_INSTRUCTIONS FOR THE TASK:_ Among the records, which lines hold the word "latches"? Pick them out.

_DATASET ENTRIES:_

--- src/rtl/serial_cmp_ctrl.sv ---
// -----------------------------------------------------------------------------
// serial_cmp_ctrl
//
// Bit-serial magnitude comparator with its own sequencer. A start request in
// IDLE captures both operands and the sign mode. The comparator then walks the
// operands MSB-first, one bit per clock, and publishes registered L/E/G flags
// together with a one-cycle done pulse.
//
// Parameters
//   WIDTH       operand width in bits (>= 2)
//   EARLY_EXIT  1: finish as soon as the result is decided
//               0: always run WIDTH bit-steps
//
// Ports
//   clk        rising-edge clock
//   reset      synchronous, active-low reset
//   start      request, sampled only while idle
//   A, B       operands, captured on the accepting edge
//   is_signed  1 = two's-complement compare, captured with the operands
//   busy       high while bit-steps are running
//   done       one-cycle pulse when L/E/G take a new result
//   L, E, G    A < B, A == B, A > B (exactly one is high)
// -----------------------------------------------------------------------------
module serial_cmp_ctrl #(
    parameter int WIDTH      = 32,
    parameter bit EARLY_EXIT = 1'b1
) (
    input  logic             clk,
    input  logic             reset,
    input  logic             start,
    input  logic [WIDTH-1:0] A,
    input  logic [WIDTH-1:0] B,
    input  logic             is_signed,
    output logic             busy,
    output logic             done,
    output logic             L,
    output logic             E,
    output logic             G
);

    // The counter must hold the value WIDTH itself, hence the extra bit.
    localparam int             CW       = $clog2(WIDTH) + 1;
    localparam logic [CW-1:0]  CNT_FULL = CW'(WIDTH);
    localparam logic [CW-1:0]  CNT_LAST = CW'(1);

    typedef enum logic {
        S_IDLE,
        S_SHIFT
    } state_e;

    typedef enum logic [1:0] {
        CMP_EQ,
        CMP_GT,
        CMP_LT
    } cmp_e;

    // Control state
    state_e          state_q, state_d;
    cmp_e            cmp_q,   cmp_d;
    logic [CW-1:0]   cnt_q,   cnt_d;
    logic            done_q,  done_d;
    logic            l_q,     l_d;
    logic            e_q,     e_d;
    logic            g_q,     g_d;

    // Datapath state
    logic [WIDTH-1:0] sa_q,  sa_d;
    logic [WIDTH-1:0] sb_q,  sb_d;
    logic             sgn_q, sgn_d;

    logic bit_a;
    logic bit_b;
    logic finish;

    assign bit_a = sa_q[WIDTH-1];
    assign bit_b = sb_q[WIDTH-1];

    always_comb begin
        // NOTE: every variable gets a default before any branch so no path
        // leaves it unassigned; that is what keeps this block free of latches.
        state_d = state_q;
        cmp_d   = cmp_q;
        cnt_d   = cnt_q;
        done_d  = 1'b0;
        l_d     = l_q;
        e_d     = e_q;
        g_d     = g_q;
        sa_d    = sa_q;
        sb_d    = sb_q;
        sgn_d   = sgn_q;
        finish  = 1'b0;

        unique case (state_q)
            S_IDLE: begin
                // Flags are deliberately left alone here: they keep the last
                // result until the next operation finishes.
                if (start) begin
                    sa_d    = A;
                    sb_d    = B;
                    sgn_d   = is_signed;
                    cmp_d   = CMP_EQ;
                    cnt_d   = CNT_FULL;
                    state_d = S_SHIFT;
                end
            end

            S_SHIFT: begin
                // The first differing bit decides; later bits cannot change
                // the outcome. In signed mode the MSB is the sign bit, so a 1
                // there means the smaller value.
                if (cmp_q == CMP_EQ && bit_a != bit_b) begin
                    if (sgn_q && cnt_q == CNT_FULL) begin
                        cmp_d = bit_a ? CMP_LT : CMP_GT;
                    end else begin
                        cmp_d = bit_a ? CMP_GT : CMP_LT;
                    end
                end

                sa_d  = {sa_q[WIDTH-2:0], 1'b0};
                sb_d  = {sb_q[WIDTH-2:0], 1'b0};
                cnt_d = cnt_q - CNT_LAST;

                finish = (cnt_q == CNT_LAST) || (EARLY_EXIT && cmp_d != CMP_EQ);

                if (finish) begin
                    l_d     = (cmp_d == CMP_LT);
                    e_d     = (cmp_d == CMP_EQ);
                    g_d     = (cmp_d == CMP_GT);
                    done_d  = 1'b1;
                    state_d = S_IDLE;
                end
            end
        endcase
    end

    // NOTE: state registers use non-blocking assignments so every flop samples
    // the values from before this edge, independent of statement order.
    always_ff @(posedge clk) begin
        if (!reset) begin
            state_q <= S_IDLE;
            cmp_q   <= CMP_EQ;
            cnt_q   <= '0;
            done_q  <= 1'b0;
            l_q     <= 1'b0;
            e_q     <= 1'b1;
            g_q     <= 1'b0;
        end else begin
            state_q <= state_d;
            cmp_q   <= cmp_d;
            cnt_q   <= cnt_d;
            done_q  <= done_d;
            l_q     <= l_d;
            e_q     <= e_d;
            g_q     <= g_d;
        end
    end

    // NOTE: the operand shift registers and sign mode are not reset; they are
    // always loaded on accept before being read, so a reset would only cost
    // routing and buy nothing.
    always_ff @(posedge clk) begin
        sa_q  <= sa_d;
        sb_q  <= sb_d;
        sgn_q <= sgn_d;
    end

    assign busy = (state_q == S_SHIFT);
    assign done = done_q;
    assign L    = l_q;
    assign E    = e_q;
    assign G    = g_q;

endmodule

--- config.mk ---
export PLATFORM = sky130hd
export DESIGN_NAME = serial_cmp_ctrl
export DESIGN_NICKNAME = d
export VERILOG_FILES = /design/src/rtl/serial_cmp_ctrl.sv
export SDC_FILE = /design/constraint.sdc
export NUM_CORES = 1
export LEC_CHECK = 0
export CAP_MARGIN = 20
export CORE_MARGIN = 8
export CORE_UTILIZATION = 40
export CTS_CLUSTER_SIZE = 20
export DETAILED_ROUTE_END_ITERATION = 10
export GPL_TIMING_DRIVEN = 0
export HOLD_SLACK_MARGIN = 0.03
export PLACE_DENSITY_LB_ADDON = 0.08
export SETUP_SLACK_MARGIN = 0.5
export SKIP_CTS_REPAIR_TIMING = 1
export SYNTH_ARGS = -nofsm -noshare
export SYNTH_HDL_FRONTEND = slang
export SYNTH_SLANG_ARGS = --single-unit
export TNS_END_PERCENT = 100
--- constraint.sdc ---
create_clock -name clk -period 3.7 [get_ports clk]
set_clock_uncertainty 0.05 [all_clocks]
set_input_delay 0.555 -clock clk [delete_from_list [all_inputs] [get_ports clk]]
set_output_delay 0.555 -clock clk [all_outputs]
set_load 0.1 [all_outputs]
==> key figures <==
Floorplan
  – Ports: 73
  – Die Ht: 108 um
  – Die area: 11600 sq um
  – Initial Util: 41.1%
  – Width of the die: 108 um
  – Num rows: 33
  – Core outline area: 8180 sq um

Routing
  – Avg WL per Cell: 15.5 um
  – Drt drc: 0
  – Via count: 1959
  – Initial DRT Pass Iterations: 4
  – Post-DR vias/cell: 4.87
  – Routed Antenna Nets: 0
  – Final WL: 6.25 mm
  – 1st-iter DRT viols: 121

Critical path
  – CP endpoint kind: output port
  – Buf/Inv on CP: 1
  – Arr. time, crit path: 1.93 ns
  – Slowest-stage cell, CP: clkdlybuf4s50_1
  – Critical path peak fanout: 6
  – Crit path cell chain: clkdlybuf4s50_1
  – Crit-path max cell delay: 1.17 ns
  – Critical path class: reg2out
  – Startpoint Class: register
  – Crit-path leading delay family: buffers and inverters
  – Critical Path RT: 3.09 ns

Clock network
  – Root Buffer: clkbuf_8
  – CTS tree: done
  – Num Clock Sinks: 78
  – Clk pin slew, worst setup/hold paths: 0.08 ns
  – CTS Buf Count: 9
  – Worst skew pair latency: 0.34 ns
  – CTS H-tree depth: 3
  – CTS max path bufs: 2

STA
  – Final Slew Violations: 0
  – Final TNS setup: 0 ns
  – Final Setup Violations: 0
  – Slew Limit Headroom: 35.2%
  – Worst slew pin tran: 0.968 ns
  – Tcrit/Tclk final: 68.4%
  – Hold Fails Final Rpt: 0
  – Post-layout minimum cycle time: 2.53 ns
  – Max Clock Freq: 0.395 GHz
  – RSZ-0062 raised after global routing: false

GRT
  – Vias in the first global route: 2118
  – Layer with the highest usage: met2
  – Met2 Usage GRT: 15.9%
  – Met3 usage: 4.31%
  – Met1 GRT Util: 15.6%
  – All-layer global routing usage: 11.6%
  – First-pass GRT wire length: 10.4 mm
  – Initial antenna violation count: 0
  – Largest net degree at the start of global routing: 38
  – Overflow after GRT: 0

Run status
  – Status: complete, no violations

Synth
  – Synth Register Bits: 78
  – Synth Instances: 210
  – YS warnings: 0
  – Post-Syn Nets: 280
  – Main synth FF type: edfxtp_1
  – Area contributors post-synth: edfxtp_1 (58%), mux2_2 (21%), dfxtp_1 (7.7%)
  – Ys async rst share: 0%
  – Cell taking the most area after synthesis: edfxtp_1
  – Post-synth EDFFs: 65
  – Yosys cell types: 33
  – Syn avg cell area: 16.0 sq um
  – Mapped Area: 3360 sq um
  – Share of the synthesized area in the top cell type: 58.1%
  – Sequential-to-total area share from yosys stat: 65.9%

Final layout
  – Layout area overhead: 31.3%
  – Ant diodes: 0
  – Share of cells above drive strength 1: 32.0%
  – Final net count: 364

Power and ir drop
  – Peak supply drop: 0.282 mV
  – Total power: 2.09 mW
  – Seq pwr share: 53.8%
  – Logic pwr share: 17.4%
  – Power per cell area: 475 nW/um^2
  – Switch Pwr: 0.502 mW
  – Clock group share of total power: 28.8%
  – Internal Pwr Total: 1.59 mW
  – Sw frac: 24.0%
  – Leak Pwr: 1.55 nW

Placement
  – Detailed placer's ending HPWL: 4.33 mm
  – Port buffer count: 72
  – Gpl congestion: 0.781

Flow run
  – Max-cap viol count: 0

Hold path
  – HP Class: reg2reg
-- per-stage QoR --
step	instance area, sq um	hold slack [ns]	setup WS, ns	util, %	instances
5_1_grt	4410	0.468	1.08	53.9	402
6_report	4410	0.444	1.17	53.9	402
3_3_place_gp	4210	0.425	0.123	51.5	387
4_1_cts	4410	0.447	1.13	53.9	402
3_5_place_dp	4230	0.423	1.26	51.7	388
2_1_floorplan	3360	0.440	0.587	-	210
-- power groups by stage --
stage	logic (mW)	clock network, mW	registers [mW]
3_3_place_gp	0.361	0	1.15
2_1_floorplan	0.203	0	1.17
3_5_place_dp	0.369	0	1.15
4_1_cts	0.371	0.621	1.13
5_1_grt	0.400	0.659	1.14
6_report	0.364	0.602	1.13
-- registers in the layout (all words and copies together), names as in the netlist --
register  count
E             1
G             1
L             1
busy          1
cmp_q         2
cnt_q         6
done          1
sa_q         32
sb_q         32
sgn_q         1
-- synthesized netlist by cell type, types with 2 or more instances --
cell type	n
edfxtp_1	65
mux2_2	63
dfxtp_1	13
buf_2	8
nor2_1	8
inv_1	5
nand2_1	5
nor2b_1	5
a21oi_1	4
nand3_1	4
o21ai_0	4
a21boi_0	2
a31o_2	2
ha_1	2
nand2b_1	2
-- layout make-up --
cell class | instances | area [sq um]
fillers | 712 | 3770
inverters | 5 | 18.8
multi-input cells | 119 | 1090
flip-flops and latches | 78 | 2210
repair buffers | 73 | 741
well taps | 105 | 131
clock inverters | 4 | 50.0
plain buffers | 8 | 40.0
clock buffers | 10 | 128
-- cell families (layout without fill, tap and decap cells) --
group | Yosys count | in the layout | share of synthesized area, %
AOI/OAI and AO/OA | 17 | 17 | 3.50
DFF | 78 | 78 | 65.9
muxes | 64 | 64 | 21.4
adders and majority gates | 2 | 2 | 0.745
buffers and inverters | 13 | 100 | 1.75
and+or+nand+nor | 36 | 36 | 6.71
-- cell usage in the layout (no fill, tap or decap), drive strengths merged, types with 2 or more instances in the layout --
cell and n:
clkbuf 10, nor2 8, nor3 2, ha 2
buf 9, inv 5, a21oi 4, nor2b 5
mux2 63, nand2b 2, nand3 4, nand2 5
clkinv 2, clkdlybuf4s50 72, a31o 2, o21ai 4
a21boi 2, dfxtp 13, a221o 2, or3 2
edfxtp 65
-- metal layers --
metal  vias up  part of all wire [%]
met5         -                     0
met4         0                   1.9
met3        11                   7.2
met2        52                    45
met1       933                    46
li1        963                     -
-- worst paths after layout --
kind         slack, ns  startpoint  cells after the start       end
max reg2reg       1.64        busy                      4  sa_q[30]
min               0.44           G                      1         G
min reg2reg       0.44           G                      1         G
max               1.17        busy                      1      busy
Note: power is estimated with default switching activity, not from simulation.
## config.mk

```make
export PLATFORM = sky130hd
export DESIGN_NAME = ram_arbiter_flat
export DESIGN_NICKNAME = d
export VERILOG_FILES = /design/src/rtl/ram_arbiter_if.sv /design/src/rtl/ram_arbiter.sv /design/src/flat_wrapper.sv
export SDC_FILE = /design/constraint.sdc
export NUM_CORES = 1
export LEC_CHECK = 0
export CAP_MARGIN = 20
export CORE_AREA = 2 2 119 121
export CTS_CLUSTER_SIZE = 40
export DETAILED_ROUTE_END_ITERATION = 16
export DIE_AREA = 0 0 121 123
export PLACE_DENSITY = 0.7
export SLEW_MARGIN = 10
export SYNTH_ARGS = -nofsm -noshare
export SYNTH_HDL_FRONTEND = slang
export SYNTH_SLANG_ARGS = --single-unit
export TNS_END_PERCENT = 1
```

## constraint.sdc

```tcl
create_clock -name clk -period 4.3 [get_ports clk]
set_input_delay 0.645 -clock clk [delete_from_list [all_inputs] [get_ports clk]]
set_output_delay 0.645 -clock clk [all_outputs]
set_load 0.05 [all_outputs]
```

## src/rtl/ram_arbiter_if.sv

```systemverilog
// rtl/ram_arbiter_if.sv - one master's request/response port into the RAM arbiter
interface ram_arbiter_if;
  logic        req;
  logic        we;
  logic        lock;
  logic [31:0] addr;
  logic [31:0] wdata;
  logic        gnt;
  logic        rvalid;
  logic        err;
  logic [31:0] rdata;

  modport master (
    output req, we, lock, addr, wdata,
    input  gnt, rvalid, err, rdata
  );

  modport slave (
    input  req, we, lock, addr, wdata,
    output gnt, rvalid, err, rdata
  );
endinterface

```

## src/rtl/ram_arbiter.sv

```systemverilog
// rtl/ram_arbiter.sv - two-master single-port RAM arbiter with round-robin and bounded lock bursts
// Grants are combinational; responses are registered one cycle after the grant.
module ram_arbiter #(
  parameter int MAX_BURST = 4,
  parameter int RAM_WORDS = 4096
) (
  input  logic          clk,
  input  logic          rst_n,
  ram_arbiter_if.slave  m0,
  ram_arbiter_if.slave  m1,
  output logic          ram_we,
  output logic [31:0]   ram_addr,
  output logic [31:0]   ram_wdata,
  input  logic [31:0]   ram_rdata
);

  localparam int          CW    = $clog2(MAX_BURST + 1);
  localparam logic [CW-1:0] CMAX  = CW'(MAX_BURST);
  localparam logic [CW-1:0] CONE  = CW'(1);
  localparam logic [31:0] WORDS = 32'(RAM_WORDS);

  typedef enum logic [1:0] {IDLE, OWN0, OWN1} state_t;

  state_t        state;
  logic          last;
  logic [CW-1:0] cnt;

  logic          gnt0, gnt1, any_gnt;
  logic          sel_we, sel_lock, other_req, in_range, owner_cont;
  logic [31:0]   sel_addr, sel_wdata;
  logic [CW-1:0] cnt_inc;

  logic          rvalid0_q, rvalid1_q, err0_q, err1_q;
  logic [31:0]   rdata0_q, rdata1_q;

  // Grant decision; reset forces both grants low so nothing reaches the RAM.
  always_comb begin
    gnt0 = 1'b0;
    gnt1 = 1'b0;
    if (rst_n) begin
      case (state)
        IDLE: begin
          if (m0.req && m1.req) begin
            gnt0 = last;
            gnt1 = !last;
          end else begin
            gnt0 = m0.req;
            gnt1 = m1.req;
          end
        end
        OWN0: begin
          gnt0 = m0.req;
          gnt1 = !m0.req && m1.req;
        end
        OWN1: begin
          gnt1 = m1.req;
          gnt0 = !m1.req && m0.req;
        end
        default: begin
          gnt0 = 1'b0;
          gnt1 = 1'b0;
        end
      endcase
    end
  end

  always_comb begin
    any_gnt    = gnt0 || gnt1;
    sel_addr   = gnt1 ? m1.addr  : m0.addr;
    sel_wdata  = gnt1 ? m1.wdata : m0.wdata;
    sel_we     = gnt1 ? m1.we    : m0.we;
    sel_lock   = gnt1 ? m1.lock  : m0.lock;
    other_req  = gnt1 ? m0.req   : m1.req;
    in_range   = {2'b00, sel_addr[31:2]} < WORDS;
    owner_cont = (state == OWN0 && gnt0) || (state == OWN1 && gnt1);
    cnt_inc    = (cnt >= CMAX) ? CMAX : cnt + CONE;
  end

  assign ram_addr  = sel_addr;
  assign ram_wdata = sel_wdata;
  assign ram_we    = any_gnt && sel_we && in_range;

  assign m0.gnt    = gnt0;
  assign m1.gnt    = gnt1;
  assign m0.rvalid = rvalid0_q;
  assign m1.rvalid = rvalid1_q;
  assign m0.err    = err0_q;
  assign m1.err    = err1_q;
  assign m0.rdata  = rdata0_q;
  assign m1.rdata  = rdata1_q;

  always_ff @(posedge clk or negedge rst_n) begin
    if (!rst_n) begin
      state     <= IDLE;
      last      <= 1'b1;
      cnt       <= '0;
      rvalid0_q <= 1'b0;
      rvalid1_q <= 1'b0;
      err0_q    <= 1'b0;
      err1_q    <= 1'b0;
      rdata0_q  <= '0;
      rdata1_q  <= '0;
    end else begin
      rvalid0_q <= gnt0;
      rvalid1_q <= gnt1;
      err0_q    <= gnt0 && !in_range;
      err1_q    <= gnt1 && !in_range;
      rdata0_q  <= (gnt0 && in_range && !sel_we) ? ram_rdata : 32'h0;
      rdata1_q  <= (gnt1 && in_range && !sel_we) ? ram_rdata : 32'h0;

      if (!any_gnt) begin
        state <= IDLE;
        cnt   <= '0;
      end else begin
        last <= gnt1;
        if (owner_cont) begin
          // The owner keeps the RAM unless it unlocks or has used up its burst while the other waits.
          if (sel_lock && !(cnt_inc == CMAX && other_req)) begin
            cnt <= cnt_inc;
          end else begin
            state <= IDLE;
            cnt   <= '0;
          end
        end else if (sel_lock) begin
          state <= gnt1 ? OWN1 : OWN0;
          cnt   <= CONE;
        end else begin
          state <= IDLE;
          cnt   <= '0;
        end
      end
    end
  end

endmodule

```

## src/flat_wrapper.sv

```systemverilog
// flat-port wrapper written by rule: the top's interface ports become plain ports
module ram_arbiter_flat 
#(
  parameter int MAX_BURST = 4,
  parameter int RAM_WORDS = 4096
)
  (clk, rst_n, ram_we, ram_addr, ram_wdata, ram_rdata, m0_req, m0_we, m0_lock, m0_addr, m0_wdata, m0_gnt, m0_rvalid, m0_err, m0_rdata, m1_req, m1_we, m1_lock, m1_addr, m1_wdata, m1_gnt, m1_rvalid, m1_err, m1_rdata);
  ram_arbiter_if m0_i ();
  ram_arbiter_if m1_i ();
  input  logic clk;
  input  logic rst_n;
  output logic ram_we;
  output logic [31:0] ram_addr;
  output logic [31:0] ram_wdata;
  input  logic [31:0] ram_rdata;
  input wire logic [$bits(m0_i.req)-1:0] m0_req;
  input wire logic [$bits(m0_i.we)-1:0] m0_we;
  input wire logic [$bits(m0_i.lock)-1:0] m0_lock;
  input wire logic [$bits(m0_i.addr)-1:0] m0_addr;
  input wire logic [$bits(m0_i.wdata)-1:0] m0_wdata;
  output wire logic [$bits(m0_i.gnt)-1:0] m0_gnt;
  output wire logic [$bits(m0_i.rvalid)-1:0] m0_rvalid;
  output wire logic [$bits(m0_i.err)-1:0] m0_err;
  output wire logic [$bits(m0_i.rdata)-1:0] m0_rdata;
  input wire logic [$bits(m1_i.req)-1:0] m1_req;
  input wire logic [$bits(m1_i.we)-1:0] m1_we;
  input wire logic [$bits(m1_i.lock)-1:0] m1_lock;
  input wire logic [$bits(m1_i.addr)-1:0] m1_addr;
  input wire logic [$bits(m1_i.wdata)-1:0] m1_wdata;
  output wire logic [$bits(m1_i.gnt)-1:0] m1_gnt;
  output wire logic [$bits(m1_i.rvalid)-1:0] m1_rvalid;
  output wire logic [$bits(m1_i.err)-1:0] m1_err;
  output wire logic [$bits(m1_i.rdata)-1:0] m1_rdata;
  assign m0_i.req = m0_req;
  assign m0_i.we = m0_we;
  assign m0_i.lock = m0_lock;
  assign m0_i.addr = m0_addr;
  assign m0_i.wdata = m0_wdata;
  assign m0_gnt = m0_i.gnt;
  assign m0_rvalid = m0_i.rvalid;
  assign m0_err = m0_i.err;
  assign m0_rdata = m0_i.rdata;
  assign m1_i.req = m1_req;
  assign m1_i.we = m1_we;
  assign m1_i.lock = m1_lock;
  assign m1_i.addr = m1_addr;
  assign m1_i.wdata = m1_wdata;
  assign m1_gnt = m1_i.gnt;
  assign m1_rvalid = m1_i.rvalid;
  assign m1_err = m1_i.err;
  assign m1_rdata = m1_i.rdata;
  ram_arbiter #(.MAX_BURST(MAX_BURST), .RAM_WORDS(RAM_WORDS)) u_core (.clk(clk), .rst_n(rst_n), .m0(m0_i), .m1(m1_i), .ram_we(ram_we), .ram_addr(ram_addr), .ram_wdata(ram_wdata), .ram_rdata(ram_rdata));
endmodule
```

==> flow_summary.yaml <==
place:
  placed_cells: 913
  dp_hpwl_um: 12800
  place_ws_ps: 1020
  place_area_um2: 7610
  port_buffers: 302
  place.gp.congestion: 0.876
clock_tree:
  htreeDepth: 3
  clk_pin_slew_ps: 60
  cts_tree: "yes"
  cts_resized: 0
  clk_path_buf_depth: 2
  holdBufCountCts: 0
  cts_setup_buffers: 0
  numCtsBuffers: 9
  root_buffer: "clkbuf_16"
  insertion_delay_ps: 330
  clkSinkCount: 74
sta:
  max_slew_margin: 0.370
  setup_ws_ps: 994
  rsz0062_at_grt: "false"
  period_share: 0.769
  period_needed_ps: 3310
  hold_viol: 0
  drv_slew: 0
  worst_slew_pin_slew_ps: 945
  fmaxAchievable_ghz: 0.302
  hold_ws_ps: 101
  tns_ps: 0
  clock_skew_ps: 7.65
  setup_viol: 0
final_layout:
  fin_nets: 914
  diodes: 0
  area_delta_synth_final_pct: 109
  fin_area_um2: 7920
  drive_above_1_share: 0.171
  fin_cells: 928
  post-route-util: 0.581
yosys:
  synthFlopType: "dfrtp_1"
  yosys-top-cells-area: "dfrtp_1, nand2_1, nor3_2, and2_1, inv_1"
  netlist.area_leader.share: 0.483
  syn-cell-area_um2: 3780
  synth-seq-cells: 74
  yosys.area.top_type: "dfrtp_1"
  synth.distinct_cells: 39
  synth.avg_cell_area_um2: 8.41
  synth_nets: 620
  synth_warnings: 0
  synth-edff-count: 0
  netlist_top_cells_count: "nand2_1, dfrtp_1, inv_1"
  synth.most_common_cell: "nand2_1"
  seq_area_frac_synth: 0.490
  synthesis.instances: 450
  async_reset_ff_frac: 1.00
floorplan:
  dieArea_um2: 14900
  start_util: 0.278
  io_pins: 303
  die_y_um: 123
  core_area_um2: 13600
  num_rows: 43
  dieWidth_um: 121
global_route:
  grt_pass1_wl_um: 23300
  antenna_found_initial: 0
  grt_usage: 0.205
  grt_max_degree: 74
  grt_pass1_vias: 4230
  grt-ovfl-total: 0
drt:
  via_count: 4125
  drtPass1Iterations: 4
  via_per_inst: 4.45
  drtIter0Drc: 179
  drc: 0
  routed_wl_um: 15500
  route.detailed.wl_per_inst_um: 16.7
  ant_nets: 0
outcome:
  status: "finished clean"
worst_setup_path:
  r2r_cells: 6
  reg2reg_to: "u_core.m0.rdata[31]"
  critical_path_peak_fanout: 7
  cp.required_ps: 3650
  cp-end-kind: "output pin"
  worstReg2RegStart: "u_core.last"
  crit_type: "primary input to output pin"
  r2r_setup_slack_ps: 1600
  worstPathArrival_ps: 2660
  crit_path_start_kind: "primary input"
worst_hold_path:
  hp-class: "primary input to async pin"
power:
  power.switching_fraction: 0.315
  comb_power_share: 0.371
  peakVddDrop_v: 0.000180
  seqPwrFrac: 0.300
  pwr_density_cell_nw_per_um2: 300
  clockPowerShare: 0.329
  p_total_mw: 2.38
  p_leak_nw: 3.70
  switching_power_mw: 0.749
  power.internal_mw: 1.63
flow_run:
  drv_cap: 0
registers in the layout, summed over array words and instances (netlist names):
name and cells:
u_core.cnt 3, u_core.m0.rdata 32, u_core.m1.err 1, u_core.m0.rvalid 1
u_core.m0.err 1, u_core.last 1, u_core.state 2, u_core.m1.rdata 32
u_core.m1.rvalid 1
worst max-delay path by stage:
stage / startpoint / to / slack, ps / depth (start not counted)
after floorplan: m0_req / ram_addr[14] / 1450 / 6
after global placement: m1_req / ram_addr[31] / 1080 / 8
after detailed placement: m1_req / m0_gnt / 1020 / 5
after CTS: m1_req / m0_gnt / 980 / 5
after global routing: m1_req / ram_addr[31] / 830 / 8
final: m1_req / m0_gnt / 990 / 5
power by group through the flow:
stage | clock network, mW | registers, mW | logic (mW)
final | 0.782 | 0.712 | 0.882
after global routing | 0.831 | 0.712 | 0.923
after CTS | 0.792 | 0.711 | 0.891
after detailed placement | 0 | 0.724 | 0.889
after global placement | 0 | 0.723 | 0.882
after floorplan | 0 | 0.732 | 0.357
worst max-delay path: stages:
cell and delay (ps):
clkdlybuf4s50_1 530, o22ai_1 240, nand3_1 150, inv_1 170
clkdlybuf4s50_1 910
layer usage:
metal | vias up | global-route usage | wire, um
met5 | - | 0 | 0
met4 | 0 | 0.100 | 665
met3 | 37 | 0.0447 | 1130
met2 | 201 | 0.376 | 8060
li1 | 1992 | - | -
met1 | 1895 | 0.225 | 5630
cell type report:
cell class                      count  area (um^2)
Clock buffer                       10          229
Inverter                           38          143
Multi-Input combinational cell    314         1670
Timing Repair Buffer              307         3720
Clock inverter                      5         78.8
Tap cell                          180          225
Fill cell                        1146         5700
Sequential cell                    74         1850
cells in the final DEF (no fill, tap or decap), drive strengths merged:
cell	count
a211oi	2
or4	2
nor2b	1
o221ai	1
nand2	196
nand3	2
o21ai	5
a21oi	2
nor4	8
inv	39
nor3	34
o211ai	2
clkdlybuf4s50	235
nand4	4
and2	34
a31oi	1
a22oi	1
o21a	1
dfrtp	73
buf	72
dfstp	1
ha	2
o31ai	1
a32o	1
o22ai	2
bufinv	2
a21o	1
and3b	2
nor2	7
clkbuf	10
o211a	1
o22a	1
clkinv	2
cells by family (layout without fill, tap and decap cells):
group                      after synthesis  after routing  share of synthesized area
buffers and inverters                   62            360                     0.0724
and+or+nand+nor                        290            290                      0.388
AOI/OAI and AO/OA                       22             22                     0.0433
adders and majority gates                2              2                    0.00661
DFF                                     74             74                      0.490
Power figures use the tool's default switching activity.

_SOLVED PROBLEM:_
        // leaves it unassigned; that is what keeps this block free of latches.
flip-flops and latches | 78 | 2210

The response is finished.